Work task
Only one stretch of the data below is wanted: the lines starting at the one with "# - the port" and ending at the one with "flow/flow/synth.tcl (new file)", both included, given again exactly.

[Recorded data]
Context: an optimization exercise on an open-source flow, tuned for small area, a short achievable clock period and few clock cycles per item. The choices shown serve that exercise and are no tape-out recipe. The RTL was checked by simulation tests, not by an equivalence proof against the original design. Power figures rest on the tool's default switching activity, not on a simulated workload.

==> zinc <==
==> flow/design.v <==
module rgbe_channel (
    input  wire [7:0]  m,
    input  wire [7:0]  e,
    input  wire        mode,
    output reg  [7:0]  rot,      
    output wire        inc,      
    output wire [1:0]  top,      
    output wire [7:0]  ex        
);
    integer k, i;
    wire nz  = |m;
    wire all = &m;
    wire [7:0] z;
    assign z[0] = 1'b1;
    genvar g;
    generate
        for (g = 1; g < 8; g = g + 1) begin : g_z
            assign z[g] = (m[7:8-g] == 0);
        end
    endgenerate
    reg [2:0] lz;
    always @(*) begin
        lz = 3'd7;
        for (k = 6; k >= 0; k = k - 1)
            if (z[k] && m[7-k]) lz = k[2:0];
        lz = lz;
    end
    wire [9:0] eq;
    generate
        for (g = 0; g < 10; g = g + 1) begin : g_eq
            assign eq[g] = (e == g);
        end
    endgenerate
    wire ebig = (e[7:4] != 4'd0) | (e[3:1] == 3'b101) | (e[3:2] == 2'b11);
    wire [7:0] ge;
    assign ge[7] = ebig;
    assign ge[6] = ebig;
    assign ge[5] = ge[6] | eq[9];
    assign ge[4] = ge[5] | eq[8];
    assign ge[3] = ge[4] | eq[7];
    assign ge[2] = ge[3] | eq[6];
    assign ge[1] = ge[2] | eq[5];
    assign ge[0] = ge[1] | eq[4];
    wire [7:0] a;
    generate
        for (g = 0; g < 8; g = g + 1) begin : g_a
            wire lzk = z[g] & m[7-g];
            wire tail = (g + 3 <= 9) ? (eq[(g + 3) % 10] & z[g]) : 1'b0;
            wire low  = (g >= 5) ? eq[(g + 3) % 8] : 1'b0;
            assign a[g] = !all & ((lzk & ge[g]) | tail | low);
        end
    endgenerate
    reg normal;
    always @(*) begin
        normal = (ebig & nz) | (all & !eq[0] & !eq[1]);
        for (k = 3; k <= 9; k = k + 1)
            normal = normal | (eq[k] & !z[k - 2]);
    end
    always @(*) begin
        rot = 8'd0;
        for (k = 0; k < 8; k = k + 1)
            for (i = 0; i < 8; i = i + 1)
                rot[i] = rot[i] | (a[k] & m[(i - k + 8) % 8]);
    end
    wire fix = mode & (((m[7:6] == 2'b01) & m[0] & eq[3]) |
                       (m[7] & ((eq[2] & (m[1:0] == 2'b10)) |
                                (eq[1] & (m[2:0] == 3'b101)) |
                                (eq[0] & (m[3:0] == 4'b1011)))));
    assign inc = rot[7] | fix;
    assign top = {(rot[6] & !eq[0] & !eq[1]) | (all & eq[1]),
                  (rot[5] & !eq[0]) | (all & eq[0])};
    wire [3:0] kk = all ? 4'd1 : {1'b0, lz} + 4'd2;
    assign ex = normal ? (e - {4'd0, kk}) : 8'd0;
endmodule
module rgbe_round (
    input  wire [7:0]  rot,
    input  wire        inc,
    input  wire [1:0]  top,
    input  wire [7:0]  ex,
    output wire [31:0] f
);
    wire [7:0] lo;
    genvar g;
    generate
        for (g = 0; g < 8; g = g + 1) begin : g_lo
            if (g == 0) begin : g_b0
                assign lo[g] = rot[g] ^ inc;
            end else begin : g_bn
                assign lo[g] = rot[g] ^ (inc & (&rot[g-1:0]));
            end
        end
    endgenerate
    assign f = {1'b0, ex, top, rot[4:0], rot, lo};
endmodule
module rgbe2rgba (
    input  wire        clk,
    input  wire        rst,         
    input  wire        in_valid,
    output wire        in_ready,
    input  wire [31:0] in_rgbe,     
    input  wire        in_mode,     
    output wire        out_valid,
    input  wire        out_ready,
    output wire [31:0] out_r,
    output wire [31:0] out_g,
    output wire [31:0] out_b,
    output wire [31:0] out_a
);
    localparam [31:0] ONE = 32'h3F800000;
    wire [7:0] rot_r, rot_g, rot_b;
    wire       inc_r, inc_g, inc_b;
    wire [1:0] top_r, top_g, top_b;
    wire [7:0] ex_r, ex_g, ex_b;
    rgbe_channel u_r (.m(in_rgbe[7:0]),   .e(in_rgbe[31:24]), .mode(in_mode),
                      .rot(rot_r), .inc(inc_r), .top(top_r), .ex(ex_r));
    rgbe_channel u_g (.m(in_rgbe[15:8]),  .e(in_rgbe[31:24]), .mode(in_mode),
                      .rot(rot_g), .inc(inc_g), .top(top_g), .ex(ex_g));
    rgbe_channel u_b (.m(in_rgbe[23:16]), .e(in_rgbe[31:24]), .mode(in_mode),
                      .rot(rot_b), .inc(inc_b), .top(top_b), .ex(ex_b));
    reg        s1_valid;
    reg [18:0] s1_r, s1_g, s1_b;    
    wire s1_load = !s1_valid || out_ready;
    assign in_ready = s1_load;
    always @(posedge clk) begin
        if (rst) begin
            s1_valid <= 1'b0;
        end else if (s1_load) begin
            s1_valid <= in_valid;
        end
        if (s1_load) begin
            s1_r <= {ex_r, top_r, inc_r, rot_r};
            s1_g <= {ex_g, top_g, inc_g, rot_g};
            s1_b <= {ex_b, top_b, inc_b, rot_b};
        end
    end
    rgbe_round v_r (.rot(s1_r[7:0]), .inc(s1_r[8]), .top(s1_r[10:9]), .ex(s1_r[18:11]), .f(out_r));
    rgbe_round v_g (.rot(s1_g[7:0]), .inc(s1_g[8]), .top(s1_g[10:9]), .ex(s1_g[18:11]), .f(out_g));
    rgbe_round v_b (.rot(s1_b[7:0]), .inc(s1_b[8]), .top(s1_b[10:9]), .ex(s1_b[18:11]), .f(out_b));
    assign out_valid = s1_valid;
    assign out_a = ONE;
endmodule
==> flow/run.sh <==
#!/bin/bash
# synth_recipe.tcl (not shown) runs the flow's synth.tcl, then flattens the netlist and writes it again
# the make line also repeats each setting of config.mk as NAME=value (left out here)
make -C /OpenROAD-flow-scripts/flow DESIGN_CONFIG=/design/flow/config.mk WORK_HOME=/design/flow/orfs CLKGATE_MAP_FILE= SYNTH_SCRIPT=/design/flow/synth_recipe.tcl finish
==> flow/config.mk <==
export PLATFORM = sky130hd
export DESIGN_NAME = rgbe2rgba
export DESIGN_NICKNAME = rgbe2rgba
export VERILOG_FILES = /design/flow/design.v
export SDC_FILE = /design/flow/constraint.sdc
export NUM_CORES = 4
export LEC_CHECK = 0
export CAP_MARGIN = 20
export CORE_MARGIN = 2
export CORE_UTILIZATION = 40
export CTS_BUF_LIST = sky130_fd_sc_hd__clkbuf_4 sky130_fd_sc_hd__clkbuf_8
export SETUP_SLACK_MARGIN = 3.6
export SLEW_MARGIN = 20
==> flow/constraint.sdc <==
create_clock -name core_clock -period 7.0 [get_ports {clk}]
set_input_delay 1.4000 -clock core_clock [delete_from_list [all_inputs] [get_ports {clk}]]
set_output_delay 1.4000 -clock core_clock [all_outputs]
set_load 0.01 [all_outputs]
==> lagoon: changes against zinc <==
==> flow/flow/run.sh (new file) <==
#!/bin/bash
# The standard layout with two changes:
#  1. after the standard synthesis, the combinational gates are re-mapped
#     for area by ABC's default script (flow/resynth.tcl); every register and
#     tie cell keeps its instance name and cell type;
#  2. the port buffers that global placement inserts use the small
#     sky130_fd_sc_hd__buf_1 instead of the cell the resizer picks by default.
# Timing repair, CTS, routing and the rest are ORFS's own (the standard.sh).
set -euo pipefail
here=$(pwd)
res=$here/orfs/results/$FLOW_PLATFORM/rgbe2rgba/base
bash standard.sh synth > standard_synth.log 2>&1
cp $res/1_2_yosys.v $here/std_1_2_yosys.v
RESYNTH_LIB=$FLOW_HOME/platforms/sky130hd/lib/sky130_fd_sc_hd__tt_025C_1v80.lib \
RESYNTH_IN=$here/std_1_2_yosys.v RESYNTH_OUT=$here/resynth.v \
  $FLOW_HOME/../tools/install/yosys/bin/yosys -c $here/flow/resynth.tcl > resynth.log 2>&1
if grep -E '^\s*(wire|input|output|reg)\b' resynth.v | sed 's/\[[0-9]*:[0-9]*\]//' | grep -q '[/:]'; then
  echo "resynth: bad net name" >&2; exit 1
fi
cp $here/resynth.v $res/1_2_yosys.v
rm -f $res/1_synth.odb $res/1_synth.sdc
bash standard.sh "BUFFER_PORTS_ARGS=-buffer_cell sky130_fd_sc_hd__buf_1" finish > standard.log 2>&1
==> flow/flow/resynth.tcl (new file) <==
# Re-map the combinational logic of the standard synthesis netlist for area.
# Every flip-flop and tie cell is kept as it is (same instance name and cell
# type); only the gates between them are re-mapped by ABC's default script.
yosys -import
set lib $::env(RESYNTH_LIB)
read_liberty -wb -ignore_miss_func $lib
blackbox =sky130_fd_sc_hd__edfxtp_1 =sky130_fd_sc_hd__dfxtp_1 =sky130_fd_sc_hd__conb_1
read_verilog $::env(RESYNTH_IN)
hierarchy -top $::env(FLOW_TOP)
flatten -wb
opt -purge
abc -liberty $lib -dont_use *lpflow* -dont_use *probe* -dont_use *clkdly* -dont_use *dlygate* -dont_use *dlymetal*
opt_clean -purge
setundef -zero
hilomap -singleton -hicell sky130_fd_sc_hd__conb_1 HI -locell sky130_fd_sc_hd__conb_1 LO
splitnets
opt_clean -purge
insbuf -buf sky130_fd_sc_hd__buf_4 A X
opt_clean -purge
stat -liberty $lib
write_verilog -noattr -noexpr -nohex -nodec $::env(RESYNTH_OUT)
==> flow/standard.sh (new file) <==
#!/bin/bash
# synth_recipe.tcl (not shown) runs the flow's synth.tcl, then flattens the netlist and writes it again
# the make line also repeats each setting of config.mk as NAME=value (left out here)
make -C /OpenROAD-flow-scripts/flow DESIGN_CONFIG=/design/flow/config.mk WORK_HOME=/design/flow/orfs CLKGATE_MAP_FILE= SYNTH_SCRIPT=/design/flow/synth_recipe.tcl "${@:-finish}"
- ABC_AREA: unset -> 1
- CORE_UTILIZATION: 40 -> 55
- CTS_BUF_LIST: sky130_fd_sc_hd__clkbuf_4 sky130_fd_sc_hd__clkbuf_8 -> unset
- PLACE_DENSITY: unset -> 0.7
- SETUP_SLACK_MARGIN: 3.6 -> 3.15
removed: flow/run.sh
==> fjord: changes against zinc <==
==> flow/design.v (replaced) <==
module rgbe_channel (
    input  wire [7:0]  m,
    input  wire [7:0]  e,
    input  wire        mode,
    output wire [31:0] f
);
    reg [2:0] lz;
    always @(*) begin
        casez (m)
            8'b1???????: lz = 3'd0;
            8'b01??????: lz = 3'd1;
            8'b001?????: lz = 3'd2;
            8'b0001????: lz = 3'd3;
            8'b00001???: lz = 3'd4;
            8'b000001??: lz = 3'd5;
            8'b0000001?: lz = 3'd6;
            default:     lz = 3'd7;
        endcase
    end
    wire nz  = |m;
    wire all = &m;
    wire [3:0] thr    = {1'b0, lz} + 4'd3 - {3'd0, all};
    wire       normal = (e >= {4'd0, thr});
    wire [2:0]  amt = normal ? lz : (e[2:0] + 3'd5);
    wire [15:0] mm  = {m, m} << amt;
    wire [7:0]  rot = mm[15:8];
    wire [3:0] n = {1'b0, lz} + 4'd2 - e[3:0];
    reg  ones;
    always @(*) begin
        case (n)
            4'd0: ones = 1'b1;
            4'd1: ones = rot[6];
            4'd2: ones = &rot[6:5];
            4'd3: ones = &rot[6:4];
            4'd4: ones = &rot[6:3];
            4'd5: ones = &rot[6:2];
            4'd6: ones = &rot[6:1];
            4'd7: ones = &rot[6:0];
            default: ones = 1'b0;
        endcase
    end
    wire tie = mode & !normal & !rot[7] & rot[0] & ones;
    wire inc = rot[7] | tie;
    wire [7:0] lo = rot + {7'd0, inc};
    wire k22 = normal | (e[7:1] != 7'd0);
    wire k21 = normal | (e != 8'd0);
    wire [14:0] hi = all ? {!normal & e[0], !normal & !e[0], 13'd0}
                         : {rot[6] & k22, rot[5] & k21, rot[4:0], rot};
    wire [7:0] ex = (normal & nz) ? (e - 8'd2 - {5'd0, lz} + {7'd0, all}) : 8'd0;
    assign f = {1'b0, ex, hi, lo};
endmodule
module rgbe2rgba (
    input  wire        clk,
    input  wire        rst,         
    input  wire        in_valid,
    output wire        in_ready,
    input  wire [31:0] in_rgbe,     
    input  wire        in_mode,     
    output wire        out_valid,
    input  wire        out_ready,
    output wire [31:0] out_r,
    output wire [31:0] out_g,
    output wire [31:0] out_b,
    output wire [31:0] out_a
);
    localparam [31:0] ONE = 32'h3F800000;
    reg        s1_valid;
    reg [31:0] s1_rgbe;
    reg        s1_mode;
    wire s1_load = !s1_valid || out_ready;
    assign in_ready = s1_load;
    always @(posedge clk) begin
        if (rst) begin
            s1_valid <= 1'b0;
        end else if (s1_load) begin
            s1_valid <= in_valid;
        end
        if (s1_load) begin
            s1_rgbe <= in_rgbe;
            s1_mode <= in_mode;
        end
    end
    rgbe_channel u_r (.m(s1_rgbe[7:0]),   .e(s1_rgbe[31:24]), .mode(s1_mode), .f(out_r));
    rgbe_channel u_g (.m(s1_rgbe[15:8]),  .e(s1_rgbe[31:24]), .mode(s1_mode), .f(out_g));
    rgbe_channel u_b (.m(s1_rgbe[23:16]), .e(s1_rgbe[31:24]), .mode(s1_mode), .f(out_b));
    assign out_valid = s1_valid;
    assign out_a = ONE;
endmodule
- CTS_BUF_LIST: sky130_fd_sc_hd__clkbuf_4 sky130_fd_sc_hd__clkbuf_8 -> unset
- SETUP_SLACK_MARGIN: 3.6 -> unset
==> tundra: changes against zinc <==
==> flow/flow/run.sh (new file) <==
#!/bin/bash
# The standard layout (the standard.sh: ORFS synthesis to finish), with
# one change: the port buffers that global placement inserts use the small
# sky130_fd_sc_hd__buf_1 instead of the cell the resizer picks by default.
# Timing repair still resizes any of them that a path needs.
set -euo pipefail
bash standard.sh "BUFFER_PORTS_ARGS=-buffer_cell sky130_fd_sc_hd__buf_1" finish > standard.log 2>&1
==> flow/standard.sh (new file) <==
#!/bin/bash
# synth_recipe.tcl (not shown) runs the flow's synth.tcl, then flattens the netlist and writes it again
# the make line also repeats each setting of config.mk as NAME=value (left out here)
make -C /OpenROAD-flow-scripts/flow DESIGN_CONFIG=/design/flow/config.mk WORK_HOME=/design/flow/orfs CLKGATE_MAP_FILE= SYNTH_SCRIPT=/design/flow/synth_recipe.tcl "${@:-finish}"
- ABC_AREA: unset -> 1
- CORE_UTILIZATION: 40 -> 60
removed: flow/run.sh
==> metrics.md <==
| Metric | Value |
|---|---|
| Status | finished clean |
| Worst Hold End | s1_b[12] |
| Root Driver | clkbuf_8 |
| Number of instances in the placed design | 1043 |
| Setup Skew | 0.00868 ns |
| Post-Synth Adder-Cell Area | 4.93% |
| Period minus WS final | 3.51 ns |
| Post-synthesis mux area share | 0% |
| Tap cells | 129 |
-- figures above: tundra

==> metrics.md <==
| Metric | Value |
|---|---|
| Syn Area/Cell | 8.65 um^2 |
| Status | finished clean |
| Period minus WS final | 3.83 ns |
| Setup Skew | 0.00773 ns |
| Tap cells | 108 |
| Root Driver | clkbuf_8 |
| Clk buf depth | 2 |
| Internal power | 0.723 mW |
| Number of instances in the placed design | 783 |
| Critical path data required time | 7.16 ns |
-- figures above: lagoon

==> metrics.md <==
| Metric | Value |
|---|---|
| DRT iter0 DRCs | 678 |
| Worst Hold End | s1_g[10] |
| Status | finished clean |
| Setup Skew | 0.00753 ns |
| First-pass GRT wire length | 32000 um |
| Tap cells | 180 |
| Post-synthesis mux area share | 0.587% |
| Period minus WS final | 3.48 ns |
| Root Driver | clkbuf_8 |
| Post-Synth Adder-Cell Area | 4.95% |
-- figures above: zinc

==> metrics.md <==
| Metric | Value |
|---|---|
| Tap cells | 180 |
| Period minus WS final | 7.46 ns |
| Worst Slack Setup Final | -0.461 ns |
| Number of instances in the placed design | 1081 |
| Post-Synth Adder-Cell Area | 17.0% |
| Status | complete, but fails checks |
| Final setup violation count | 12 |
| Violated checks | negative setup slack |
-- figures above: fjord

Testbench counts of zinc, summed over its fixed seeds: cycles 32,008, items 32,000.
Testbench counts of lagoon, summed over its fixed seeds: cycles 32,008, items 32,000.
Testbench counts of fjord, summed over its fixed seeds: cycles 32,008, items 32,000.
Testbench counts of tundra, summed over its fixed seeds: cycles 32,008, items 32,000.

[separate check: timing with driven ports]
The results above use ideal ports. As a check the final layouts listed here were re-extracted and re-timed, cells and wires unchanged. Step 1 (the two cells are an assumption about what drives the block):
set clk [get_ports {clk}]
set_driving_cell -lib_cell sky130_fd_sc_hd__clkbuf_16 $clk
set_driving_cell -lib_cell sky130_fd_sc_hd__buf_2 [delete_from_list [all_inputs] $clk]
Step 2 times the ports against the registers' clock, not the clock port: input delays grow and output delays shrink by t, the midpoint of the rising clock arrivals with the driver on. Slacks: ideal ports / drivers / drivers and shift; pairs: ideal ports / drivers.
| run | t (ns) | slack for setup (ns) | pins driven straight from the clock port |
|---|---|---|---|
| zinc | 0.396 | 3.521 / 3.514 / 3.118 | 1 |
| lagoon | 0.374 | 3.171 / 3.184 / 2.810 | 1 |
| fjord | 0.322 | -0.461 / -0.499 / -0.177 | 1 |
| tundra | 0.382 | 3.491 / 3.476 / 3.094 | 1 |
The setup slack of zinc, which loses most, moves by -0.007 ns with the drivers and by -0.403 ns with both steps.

* * *

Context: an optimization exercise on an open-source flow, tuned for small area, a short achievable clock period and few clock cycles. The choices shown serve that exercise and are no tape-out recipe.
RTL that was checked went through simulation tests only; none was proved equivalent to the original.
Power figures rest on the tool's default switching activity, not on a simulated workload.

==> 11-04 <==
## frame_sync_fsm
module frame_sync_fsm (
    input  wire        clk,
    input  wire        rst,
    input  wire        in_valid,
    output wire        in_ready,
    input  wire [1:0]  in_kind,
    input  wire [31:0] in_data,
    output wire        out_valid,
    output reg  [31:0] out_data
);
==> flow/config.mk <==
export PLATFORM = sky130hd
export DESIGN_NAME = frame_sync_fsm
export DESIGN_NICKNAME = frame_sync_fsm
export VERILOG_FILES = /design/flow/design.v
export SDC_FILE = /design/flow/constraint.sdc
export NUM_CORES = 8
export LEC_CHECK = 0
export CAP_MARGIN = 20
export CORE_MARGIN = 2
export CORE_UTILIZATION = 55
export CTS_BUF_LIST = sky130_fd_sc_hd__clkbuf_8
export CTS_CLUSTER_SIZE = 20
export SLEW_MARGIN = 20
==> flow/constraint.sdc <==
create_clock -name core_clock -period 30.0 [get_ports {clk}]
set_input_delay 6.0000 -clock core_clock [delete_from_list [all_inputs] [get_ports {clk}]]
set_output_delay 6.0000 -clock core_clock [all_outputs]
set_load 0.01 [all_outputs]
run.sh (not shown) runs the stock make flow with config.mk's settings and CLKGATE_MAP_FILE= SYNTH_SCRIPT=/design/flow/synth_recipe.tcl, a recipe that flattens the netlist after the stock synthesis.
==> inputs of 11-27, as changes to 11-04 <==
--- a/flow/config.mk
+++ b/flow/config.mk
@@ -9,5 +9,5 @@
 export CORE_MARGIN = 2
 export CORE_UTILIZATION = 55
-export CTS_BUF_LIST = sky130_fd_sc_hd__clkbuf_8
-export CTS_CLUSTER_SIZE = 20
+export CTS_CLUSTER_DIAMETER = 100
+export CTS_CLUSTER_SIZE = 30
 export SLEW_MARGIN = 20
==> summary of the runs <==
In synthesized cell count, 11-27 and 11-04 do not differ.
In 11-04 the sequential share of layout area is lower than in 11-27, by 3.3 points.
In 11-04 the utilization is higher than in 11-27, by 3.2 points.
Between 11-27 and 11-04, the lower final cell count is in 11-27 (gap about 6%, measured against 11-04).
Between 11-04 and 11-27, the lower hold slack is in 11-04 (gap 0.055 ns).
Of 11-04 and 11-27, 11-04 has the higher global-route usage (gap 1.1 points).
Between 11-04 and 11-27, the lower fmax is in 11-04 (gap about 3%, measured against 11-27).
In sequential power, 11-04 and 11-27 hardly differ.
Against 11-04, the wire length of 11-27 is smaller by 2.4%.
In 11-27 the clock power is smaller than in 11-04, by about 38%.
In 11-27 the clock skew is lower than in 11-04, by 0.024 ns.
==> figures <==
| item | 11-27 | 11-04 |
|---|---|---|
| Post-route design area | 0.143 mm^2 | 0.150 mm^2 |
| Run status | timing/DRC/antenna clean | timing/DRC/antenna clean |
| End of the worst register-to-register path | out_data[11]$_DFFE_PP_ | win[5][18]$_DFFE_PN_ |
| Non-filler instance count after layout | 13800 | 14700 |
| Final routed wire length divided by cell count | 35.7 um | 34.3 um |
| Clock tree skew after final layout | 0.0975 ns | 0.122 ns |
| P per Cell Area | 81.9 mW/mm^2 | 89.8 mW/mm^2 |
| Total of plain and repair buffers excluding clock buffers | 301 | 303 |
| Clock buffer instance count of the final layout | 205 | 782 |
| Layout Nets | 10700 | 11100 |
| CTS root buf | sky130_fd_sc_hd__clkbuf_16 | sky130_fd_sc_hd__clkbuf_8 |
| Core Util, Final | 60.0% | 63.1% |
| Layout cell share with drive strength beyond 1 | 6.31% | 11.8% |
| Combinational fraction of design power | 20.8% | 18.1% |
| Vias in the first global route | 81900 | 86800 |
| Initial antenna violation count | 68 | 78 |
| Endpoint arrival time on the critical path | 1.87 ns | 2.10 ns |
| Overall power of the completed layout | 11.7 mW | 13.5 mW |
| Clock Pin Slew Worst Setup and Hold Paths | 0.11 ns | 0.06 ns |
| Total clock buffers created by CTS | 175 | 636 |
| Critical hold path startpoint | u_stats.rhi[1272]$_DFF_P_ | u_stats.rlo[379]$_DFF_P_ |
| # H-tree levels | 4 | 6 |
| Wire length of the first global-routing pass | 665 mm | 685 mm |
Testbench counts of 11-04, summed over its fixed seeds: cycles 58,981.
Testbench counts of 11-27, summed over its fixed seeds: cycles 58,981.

---

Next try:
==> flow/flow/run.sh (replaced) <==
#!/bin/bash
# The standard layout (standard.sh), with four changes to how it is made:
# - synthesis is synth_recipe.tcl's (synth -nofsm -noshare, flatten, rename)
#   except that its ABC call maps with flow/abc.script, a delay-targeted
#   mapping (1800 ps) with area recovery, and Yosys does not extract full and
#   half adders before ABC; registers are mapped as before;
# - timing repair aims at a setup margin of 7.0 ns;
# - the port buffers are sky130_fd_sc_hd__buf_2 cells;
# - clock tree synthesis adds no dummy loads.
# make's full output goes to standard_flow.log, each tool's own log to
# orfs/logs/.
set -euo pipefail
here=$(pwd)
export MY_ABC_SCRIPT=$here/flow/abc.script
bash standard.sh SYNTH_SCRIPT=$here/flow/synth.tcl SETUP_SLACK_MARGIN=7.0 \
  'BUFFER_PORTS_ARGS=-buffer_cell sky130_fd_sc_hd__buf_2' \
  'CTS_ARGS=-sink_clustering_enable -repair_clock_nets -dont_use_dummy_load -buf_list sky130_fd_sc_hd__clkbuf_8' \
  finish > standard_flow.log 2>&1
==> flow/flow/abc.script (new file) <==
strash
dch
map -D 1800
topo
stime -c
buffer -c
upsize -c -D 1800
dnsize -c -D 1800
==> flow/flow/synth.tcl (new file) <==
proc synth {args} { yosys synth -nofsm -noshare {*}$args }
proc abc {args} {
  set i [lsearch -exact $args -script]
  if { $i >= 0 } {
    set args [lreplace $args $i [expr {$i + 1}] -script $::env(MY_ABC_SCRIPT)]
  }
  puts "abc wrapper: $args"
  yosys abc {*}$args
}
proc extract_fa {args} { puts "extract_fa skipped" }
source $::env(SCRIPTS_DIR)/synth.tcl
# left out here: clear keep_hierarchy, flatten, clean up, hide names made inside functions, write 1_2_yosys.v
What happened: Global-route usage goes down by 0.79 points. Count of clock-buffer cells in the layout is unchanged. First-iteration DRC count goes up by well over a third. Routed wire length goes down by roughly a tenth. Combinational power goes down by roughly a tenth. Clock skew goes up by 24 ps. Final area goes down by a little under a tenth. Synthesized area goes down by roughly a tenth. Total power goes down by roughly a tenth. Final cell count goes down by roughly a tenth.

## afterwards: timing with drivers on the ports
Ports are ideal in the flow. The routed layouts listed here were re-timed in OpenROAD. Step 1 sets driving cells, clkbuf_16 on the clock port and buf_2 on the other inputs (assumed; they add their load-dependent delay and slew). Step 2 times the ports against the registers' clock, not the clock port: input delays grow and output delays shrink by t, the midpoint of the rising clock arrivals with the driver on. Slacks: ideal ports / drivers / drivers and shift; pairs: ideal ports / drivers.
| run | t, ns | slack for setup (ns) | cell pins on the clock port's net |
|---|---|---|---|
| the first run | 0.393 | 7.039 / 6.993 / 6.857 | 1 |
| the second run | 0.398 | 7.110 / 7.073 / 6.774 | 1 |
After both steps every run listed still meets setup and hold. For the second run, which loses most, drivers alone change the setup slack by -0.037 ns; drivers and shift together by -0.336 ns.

Response
# - the port buffers are sky130_fd_sc_hd__buf_2 cells;
# - clock tree synthesis adds no dummy loads.
# make's full output goes to standard_flow.log, each tool's own log to
# orfs/logs/.
set -euo pipefail
here=$(pwd)
export MY_ABC_SCRIPT=$here/flow/abc.script
bash standard.sh SYNTH_SCRIPT=$here/flow/synth.tcl SETUP_SLACK_MARGIN=7.0 \
  'BUFFER_PORTS_ARGS=-buffer_cell sky130_fd_sc_hd__buf_2' \
  'CTS_ARGS=-sink_clustering_enable -repair_clock_nets -dont_use_dummy_load -buf_list sky130_fd_sc_hd__clkbuf_8' \
  finish > standard_flow.log 2>&1
==> flow/flow/abc.script (new file) <==
strash
dch
map -D 1800
topo
stime -c
buffer -c
upsize -c -D 1800
dnsize -c -D 1800
==> flow/flow/synth.tcl (new file) <==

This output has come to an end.